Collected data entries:
==================================================
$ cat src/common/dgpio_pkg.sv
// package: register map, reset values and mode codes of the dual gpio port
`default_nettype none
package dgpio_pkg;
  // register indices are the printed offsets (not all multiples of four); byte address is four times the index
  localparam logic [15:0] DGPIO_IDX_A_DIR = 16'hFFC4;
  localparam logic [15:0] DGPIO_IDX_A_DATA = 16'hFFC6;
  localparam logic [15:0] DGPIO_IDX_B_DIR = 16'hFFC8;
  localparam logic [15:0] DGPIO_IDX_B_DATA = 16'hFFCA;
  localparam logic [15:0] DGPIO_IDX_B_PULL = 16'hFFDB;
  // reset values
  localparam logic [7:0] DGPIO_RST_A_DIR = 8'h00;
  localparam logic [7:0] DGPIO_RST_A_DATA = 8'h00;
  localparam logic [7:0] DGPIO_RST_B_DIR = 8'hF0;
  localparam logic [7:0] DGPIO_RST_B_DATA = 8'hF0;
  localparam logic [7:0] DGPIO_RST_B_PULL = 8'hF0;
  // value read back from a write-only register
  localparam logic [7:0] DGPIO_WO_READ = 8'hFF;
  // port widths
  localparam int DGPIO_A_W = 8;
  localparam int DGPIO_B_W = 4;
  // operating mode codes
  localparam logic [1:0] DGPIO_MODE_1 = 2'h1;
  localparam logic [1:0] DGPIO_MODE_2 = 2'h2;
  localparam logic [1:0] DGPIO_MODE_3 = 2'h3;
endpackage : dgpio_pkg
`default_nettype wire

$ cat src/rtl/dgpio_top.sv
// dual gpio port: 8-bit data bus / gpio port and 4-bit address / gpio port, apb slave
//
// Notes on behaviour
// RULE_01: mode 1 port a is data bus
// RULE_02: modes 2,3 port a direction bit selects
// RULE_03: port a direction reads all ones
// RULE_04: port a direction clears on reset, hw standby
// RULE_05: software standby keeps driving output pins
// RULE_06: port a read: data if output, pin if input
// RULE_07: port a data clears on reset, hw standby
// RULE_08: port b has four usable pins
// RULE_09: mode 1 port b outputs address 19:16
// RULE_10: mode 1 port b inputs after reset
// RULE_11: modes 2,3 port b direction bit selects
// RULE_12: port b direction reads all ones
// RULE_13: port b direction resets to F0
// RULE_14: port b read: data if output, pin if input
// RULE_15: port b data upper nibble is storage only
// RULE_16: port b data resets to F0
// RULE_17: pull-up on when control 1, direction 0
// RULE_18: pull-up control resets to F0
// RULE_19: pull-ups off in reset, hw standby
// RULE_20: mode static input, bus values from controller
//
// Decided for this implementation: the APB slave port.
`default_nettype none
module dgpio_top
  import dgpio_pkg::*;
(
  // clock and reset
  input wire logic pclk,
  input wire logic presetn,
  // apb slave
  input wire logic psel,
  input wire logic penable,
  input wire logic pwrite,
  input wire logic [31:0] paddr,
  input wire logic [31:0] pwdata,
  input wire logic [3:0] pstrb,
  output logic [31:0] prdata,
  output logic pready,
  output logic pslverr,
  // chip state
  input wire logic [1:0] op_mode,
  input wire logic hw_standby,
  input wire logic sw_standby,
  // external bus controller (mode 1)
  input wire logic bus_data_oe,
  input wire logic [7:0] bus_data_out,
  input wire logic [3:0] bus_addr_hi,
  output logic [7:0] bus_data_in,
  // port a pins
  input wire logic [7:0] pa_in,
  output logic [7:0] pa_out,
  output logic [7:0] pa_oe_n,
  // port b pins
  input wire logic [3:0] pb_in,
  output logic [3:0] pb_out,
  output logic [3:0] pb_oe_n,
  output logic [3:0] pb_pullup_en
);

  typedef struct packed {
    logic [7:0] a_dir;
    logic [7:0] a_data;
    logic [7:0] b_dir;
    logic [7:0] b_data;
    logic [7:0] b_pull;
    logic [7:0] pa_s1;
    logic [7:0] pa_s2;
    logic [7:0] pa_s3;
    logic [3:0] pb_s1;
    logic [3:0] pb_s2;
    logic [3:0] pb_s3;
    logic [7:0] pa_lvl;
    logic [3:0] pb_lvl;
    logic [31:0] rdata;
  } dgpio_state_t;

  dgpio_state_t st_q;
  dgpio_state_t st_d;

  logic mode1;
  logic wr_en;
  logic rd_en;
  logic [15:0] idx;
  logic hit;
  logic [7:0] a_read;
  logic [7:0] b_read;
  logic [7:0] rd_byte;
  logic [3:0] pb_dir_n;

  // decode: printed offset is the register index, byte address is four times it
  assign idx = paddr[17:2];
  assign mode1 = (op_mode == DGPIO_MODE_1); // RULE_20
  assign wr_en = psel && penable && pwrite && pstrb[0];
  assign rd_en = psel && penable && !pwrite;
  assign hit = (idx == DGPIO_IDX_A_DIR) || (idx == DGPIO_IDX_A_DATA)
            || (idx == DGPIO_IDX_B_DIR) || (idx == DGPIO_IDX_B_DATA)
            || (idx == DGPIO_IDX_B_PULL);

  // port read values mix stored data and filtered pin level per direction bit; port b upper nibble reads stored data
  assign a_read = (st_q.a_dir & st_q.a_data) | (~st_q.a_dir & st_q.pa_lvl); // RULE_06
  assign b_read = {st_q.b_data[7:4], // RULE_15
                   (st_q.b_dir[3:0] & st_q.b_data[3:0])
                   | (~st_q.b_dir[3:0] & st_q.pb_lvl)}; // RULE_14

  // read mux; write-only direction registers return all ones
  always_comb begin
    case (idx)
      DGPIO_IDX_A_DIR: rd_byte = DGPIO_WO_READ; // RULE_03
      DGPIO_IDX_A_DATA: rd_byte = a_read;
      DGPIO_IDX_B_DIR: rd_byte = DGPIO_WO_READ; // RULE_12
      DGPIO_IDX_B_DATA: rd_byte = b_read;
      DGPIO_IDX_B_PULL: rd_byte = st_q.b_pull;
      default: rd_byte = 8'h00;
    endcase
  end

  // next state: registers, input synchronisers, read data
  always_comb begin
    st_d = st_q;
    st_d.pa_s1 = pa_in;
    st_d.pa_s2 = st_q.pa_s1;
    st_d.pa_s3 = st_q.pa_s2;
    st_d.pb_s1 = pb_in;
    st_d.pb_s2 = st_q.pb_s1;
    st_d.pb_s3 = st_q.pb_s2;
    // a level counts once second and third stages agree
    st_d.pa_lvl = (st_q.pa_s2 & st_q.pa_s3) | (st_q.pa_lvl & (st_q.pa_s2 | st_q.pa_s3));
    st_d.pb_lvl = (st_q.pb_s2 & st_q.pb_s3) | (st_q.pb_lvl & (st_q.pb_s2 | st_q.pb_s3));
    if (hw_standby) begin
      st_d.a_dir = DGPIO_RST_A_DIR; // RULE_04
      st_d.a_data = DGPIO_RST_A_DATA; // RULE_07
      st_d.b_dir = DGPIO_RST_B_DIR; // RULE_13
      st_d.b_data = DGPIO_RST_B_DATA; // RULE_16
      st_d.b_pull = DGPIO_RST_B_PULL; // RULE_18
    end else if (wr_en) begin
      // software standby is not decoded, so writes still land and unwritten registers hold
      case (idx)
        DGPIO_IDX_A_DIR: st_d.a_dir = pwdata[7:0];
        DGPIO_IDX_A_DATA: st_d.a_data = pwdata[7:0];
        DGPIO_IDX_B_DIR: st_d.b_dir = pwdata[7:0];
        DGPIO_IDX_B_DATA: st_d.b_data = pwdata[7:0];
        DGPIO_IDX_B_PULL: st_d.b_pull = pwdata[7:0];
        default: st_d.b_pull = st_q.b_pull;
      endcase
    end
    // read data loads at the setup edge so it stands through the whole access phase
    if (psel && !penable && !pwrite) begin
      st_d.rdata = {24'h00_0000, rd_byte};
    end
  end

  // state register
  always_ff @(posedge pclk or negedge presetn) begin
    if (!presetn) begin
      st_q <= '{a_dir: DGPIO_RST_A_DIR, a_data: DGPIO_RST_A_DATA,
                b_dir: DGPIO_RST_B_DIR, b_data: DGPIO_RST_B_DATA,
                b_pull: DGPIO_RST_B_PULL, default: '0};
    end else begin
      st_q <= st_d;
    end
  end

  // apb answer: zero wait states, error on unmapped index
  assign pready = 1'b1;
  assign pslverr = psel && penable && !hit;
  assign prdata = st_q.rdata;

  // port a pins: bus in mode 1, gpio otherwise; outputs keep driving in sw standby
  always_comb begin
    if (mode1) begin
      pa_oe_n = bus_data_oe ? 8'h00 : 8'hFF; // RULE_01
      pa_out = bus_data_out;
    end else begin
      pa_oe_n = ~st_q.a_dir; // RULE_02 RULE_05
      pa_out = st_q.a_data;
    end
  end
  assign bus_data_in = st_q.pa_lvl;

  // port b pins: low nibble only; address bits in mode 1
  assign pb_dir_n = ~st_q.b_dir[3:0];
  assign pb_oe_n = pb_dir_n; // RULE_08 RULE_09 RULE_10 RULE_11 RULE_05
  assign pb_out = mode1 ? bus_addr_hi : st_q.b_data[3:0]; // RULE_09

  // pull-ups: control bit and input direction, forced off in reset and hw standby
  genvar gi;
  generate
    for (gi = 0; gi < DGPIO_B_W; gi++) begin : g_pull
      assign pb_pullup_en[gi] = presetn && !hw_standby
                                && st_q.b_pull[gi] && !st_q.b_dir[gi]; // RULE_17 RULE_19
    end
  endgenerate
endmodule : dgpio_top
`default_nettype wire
==================================================
Problem to work on —
Print, exactly as written, the first line of the records above and each line after it until the line with "localparam int DGPIO_A_W = 8;", which is printed too.

Expected answer —
$ cat src/common/dgpio_pkg.sv
// package: register map, reset values and mode codes of the dual gpio port
`default_nettype none
package dgpio_pkg;
  // register indices are the printed offsets (not all multiples of four); byte address is four times the index
  localparam logic [15:0] DGPIO_IDX_A_DIR = 16'hFFC4;
  localparam logic [15:0] DGPIO_IDX_A_DATA = 16'hFFC6;
  localparam logic [15:0] DGPIO_IDX_B_DIR = 16'hFFC8;
  localparam logic [15:0] DGPIO_IDX_B_DATA = 16'hFFCA;
  localparam logic [15:0] DGPIO_IDX_B_PULL = 16'hFFDB;
  // reset values
  localparam logic [7:0] DGPIO_RST_A_DIR = 8'h00;
  localparam logic [7:0] DGPIO_RST_A_DATA = 8'h00;
  localparam logic [7:0] DGPIO_RST_B_DIR = 8'hF0;
  localparam logic [7:0] DGPIO_RST_B_DATA = 8'hF0;
  localparam logic [7:0] DGPIO_RST_B_PULL = 8'hF0;
  // value read back from a write-only register
  localparam logic [7:0] DGPIO_WO_READ = 8'hFF;
  // port widths
  localparam int DGPIO_A_W = 8;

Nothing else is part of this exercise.